Events belong to a side
Each iRule event runs in either the client-side or server-side context, depending on where in the flow it sits:
CLIENT_ACCEPTED,CLIENTSSL_HANDSHAKE,HTTP_REQUEST,CLIENT_CLOSEDrun client-side.SERVER_CONNECTED,SERVERSSL_HANDSHAKE,HTTP_REQUEST_SEND,SERVER_CLOSEDrun server-side.
The crossover happens at load balancing: everything up to and including HTTP_REQUEST is client-side, the pool member is selected at LB_SELECTED, and from SERVER_CONNECTED onward you are server-side until the response comes back.
The same command, two answers
This is where it bites. IP::remote_addr returns the peer of the current connection. In CLIENT_ACCEPTED that is the client's address; in SERVER_CONNECTED it is the pool member's address. The command did not change — the context did. The same is true for TCP::remote_port, SSL details, and more.
You can also force a context explicitly. The clientside and serverside commands evaluate an expression against the other connection:
when SERVER_CONNECTED {
log local0. "client was [clientside {IP::remote_addr}]"
}
That logs the client's address even though the event is running server-side.
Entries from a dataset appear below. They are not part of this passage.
--- config.mk ---
export PLATFORM = sky130hd
export DESIGN_NAME = alu_share_arbiter
export DESIGN_NICKNAME = d
export VERILOG_FILES = /design/src/rtl/alu_arb_pkg.sv /design/src/rtl/alu.sv /design/src/rtl/alu_share_arbiter.sv
export SDC_FILE = /design/constraint.sdc
export NUM_CORES = 1
export LEC_CHECK = 0
export BUFFER_PORTS_ARGS = -buffer_cell sky130_fd_sc_hd__buf_4
export CORE_MARGIN = 4
export CORE_UTILIZATION = 40
export DETAILED_ROUTE_END_ITERATION = 6
export REMOVE_ABC_BUFFERS = 1
export SYNTH_ARGS = -nofsm -noshare
export SYNTH_HDL_FRONTEND = slang
export SYNTH_HIERARCHICAL = 1
export SYNTH_SLANG_ARGS = --single-unit
export TNS_END_PERCENT = 30
--- constraint.sdc ---
create_clock -name clock -period 8.8 [get_ports clock]
set_input_delay 0.88 -clock clock [delete_from_list [all_inputs] [get_ports clock]]
set_output_delay 0.88 -clock clock [all_outputs]
set_load 0.02 [all_outputs]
Why it is designed this way
The full-proxy model is what makes the BIG-IP powerful: it can terminate client TLS with one certificate and open a completely different TLS session to the server, rewrite requests, pool connections with OneConnect, and protect servers from client-side quirks. The cost is that you, the iRule author, have to keep track of which side you are standing on. When a value looks wrong, the first question is almost always: which context is this event running in?